Wanted to make a separate more detailed post of my previous post item about how the order of things may greatly influence the time performance of code.
There is an app which reads a large text file to find out how many unique words it has. The app also reports on the top 100 unique words in the file, and the count of them.
One file had 2 735 307 words, of which unique were 99 130.

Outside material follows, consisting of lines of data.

This is an optimization exercise on Yosys and OpenROAD, whose aim is small area, a short achievable clock period and few clock cycles per item, not a production implementation.
At most, simulation tests tie the RTL to the original design; equivalence was not proved.

==> run F <==
==> flow/design.v <==
module ad5934_freq_encoder (
    input  wire        clk,
    input  wire        rst,         
    input  wire        in_valid,
    output wire        in_ready,
    input  wire [31:0] in_freq,
    input  wire [31:0] in_fclk,
    output reg         out_valid,
    output wire [23:0] out_code,
    output wire        out_err
);
    reg         busy;        
    reg  [4:0]  cnt;         
    reg         err;         
    reg  [32:0] rem;         
    reg  [23:0] qs;          
    assign in_ready = busy && (err || cnt == 5'd24);
    assign out_code = err ? 24'd0 : qs;
    assign out_err  = err;
    wire [32:0] a    = busy ? {rem[31:0], qs[23]}
                            : {1'b0, in_freq[24:0], in_fclk[31:25]};
    wire        sub  = ~busy | ~rem[32];
    wire [32:0] b    = {33{sub}} ^ {1'b0, in_fclk};
    wire [32:0] p0   = a ^ b;
    wire [32:0] g0   = (a & b) | {32'd0, p0[0] & sub};
    wire [32:0] gl [0:6];
    wire [32:0] pl [0:6];
    assign gl[0] = g0;
    assign pl[0] = p0;
    genvar l, i;
    generate
        for (l = 0; l < 6; l = l + 1) begin : lvl
            for (i = 0; i < 33; i = i + 1) begin : bitl
                if ((i >> l) & 1) begin : comb
                    localparam integer J = ((i >> l) << l) - 1;
                    assign gl[l+1][i] = gl[l][i] | (pl[l][i] & gl[l][J]);
                    assign pl[l+1][i] = pl[l][i] & pl[l][J];
                end else begin : pass
                    assign gl[l+1][i] = gl[l][i];
                    assign pl[l+1][i] = pl[l][i];
                end
            end
        end
    endgenerate
    wire [32:0] sum  = p0 ^ {gl[6][31:0], sub};
    wire        qbit = ~sum[32];
    always @(posedge clk) begin
        rem <= sum;
        if (!busy) begin
            qs  <= in_fclk[24:1];
            err <= (|in_freq[31:25]) | qbit;
            cnt <= 5'd1;
        end else begin
            qs  <= {qs[22:0], qbit};
            cnt <= cnt + 5'd1;
        end
        if (rst) begin
            busy      <= 1'b0;
            out_valid <= 1'b0;
        end else begin
            out_valid <= in_ready && in_valid;
            if (!busy)
                busy <= in_valid;
            else if (in_ready && in_valid)
                busy <= 1'b0;
        end
    end
endmodule
Background: an optimization exercise with open tools, aiming at small area and a short achievable clock period. Do not read the settings as production practice.
In this exercise RTL edits were held to simulation tests only and were not proved equivalent to the original.
Power figures rest on the tool's default switching activity, not on a simulated workload.

## vm5f_core
module vm5f_core (
    input  wire         clk,
    input  wire         rst,             
    input  wire         rx_valid,
    input  wire [7:0]   rx_data,
    input  wire         rx_last,
    output wire         rx_ready,
    output reg          rsp_valid,
    output wire [2:0]   rsp_err,
    output wire [7:0]   rsp_addr,
    output wire [7:0]   rsp_cmd,
    output wire [7:0]   rsp_len,
    output wire [7:0]   rsp_chk,
    output wire [7:0]   rsp_chk_calc,
    output reg          rsp_chk_ok,
    output reg          rsp_tag,
    output reg  [2:0]   last_err,
    input  wire         enc_valid,
    output reg          enc_ready,
    input  wire [7:0]   enc_cmd,
    input  wire [7:0]   enc_addr,
    input  wire [4:0]   enc_n,
    input  wire [207:0] enc_payload,     
    output reg          tx_valid,
    output reg  [7:0]   tx_data,
    output reg          tx_last,
    input  wire         tx_ready,
    output reg          refused,
    input  wire         tick,            
    input  wire         ovr_n,           
    output reg          act,             
    output reg  [1:0]   ls,
    output reg  [3:0]   fifo_count,
    output reg  [7:0]   cur_ant,
    output reg  [15:0]  cur_pc,
    output reg  [95:0]  cur_epc
);
==> flow/config.mk <==
export PLATFORM = sky130hd
export DESIGN_NAME = vm5f_core
export DESIGN_NICKNAME = vm5f_core
export VERILOG_FILES = /design/flow/design.v
export SDC_FILE = /design/flow/constraint.sdc
export NUM_CORES = 4
export LEC_CHECK = 0
export CAP_MARGIN = 20
export CORE_MARGIN = 2
export CORE_UTILIZATION = 40
export SLEW_MARGIN = 20
export SYNTH_HIERARCHICAL = 1
export SYNTH_MINIMUM_KEEP_SIZE = 0
==> flow/constraint.sdc <==
create_clock -name core_clock -period 10.0 [get_ports {clk}]
set_input_delay 2.0000 -clock core_clock [delete_from_list [all_inputs] [get_ports {clk}]]
set_output_delay 2.0000 -clock core_clock [all_outputs]
set_load 0.01 [all_outputs]
standard.sh (not shown) runs the stock make flow with config.mk's settings and CLKGATE_MAP_FILE= SYNTH_SCRIPT=/design/flow/synth_recipe.tcl, a recipe that flattens the netlist after the stock synthesis.
==> flow/flow/run.sh <==
#!/bin/bash
# Standard ORFS layout, with plain buffers on the ports, a clock tree with
# larger sink clusters and no dummy loads, and repair_timing aiming further
# below the clock period.
set -euo pipefail
bash standard.sh "BUFFER_PORTS_ARGS=-buffer_cell sky130_fd_sc_hd__buf_2" \
  "CTS_ARGS=-sink_clustering_enable -repair_clock_nets -sink_clustering_size 25 -sink_clustering_max_diameter 80 -buf_list sky130_fd_sc_hd__clkbuf_16 -dont_use_dummy_load" \
  SETUP_SLACK_MARGIN=7.3 finish > standard_flow.log 2>&1
The starting point went through all stages and came out clean.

Since the programmer was clever, s/he used a binary search tree to do the job of keeping book of the unique words. Then it transferred the job to a table to sort the words in order of frequency to print out the top-100 list.

When measuring the time performance of the app to handle this one file, the app reported that it could do the job in 2.550396 seconds*).
When looking at the code inserting the word to the tree (above) closely, one can see that a node is allocated and then free’d even when the word is already in the tree, without anything useful done with the newnode. The node is needed only when the word is not already in the tree.
So, why not move the allocation of the node after the loop, when the node is actually needed:

This small, some may say a pedantic change, took off 30% of the execution time of the whole app, when handling that same file mentioned above. After this change, the execution time of the app dropped down to 1.867050 seconds. Repeated runs produced similar timings for both solutions.
Allocating from the heap, done repeatedly, is slow.
*) Measurements done on Apple Mac Mini M1 2020, 16Gb RAM, 8 cores, 1 Tb SSD.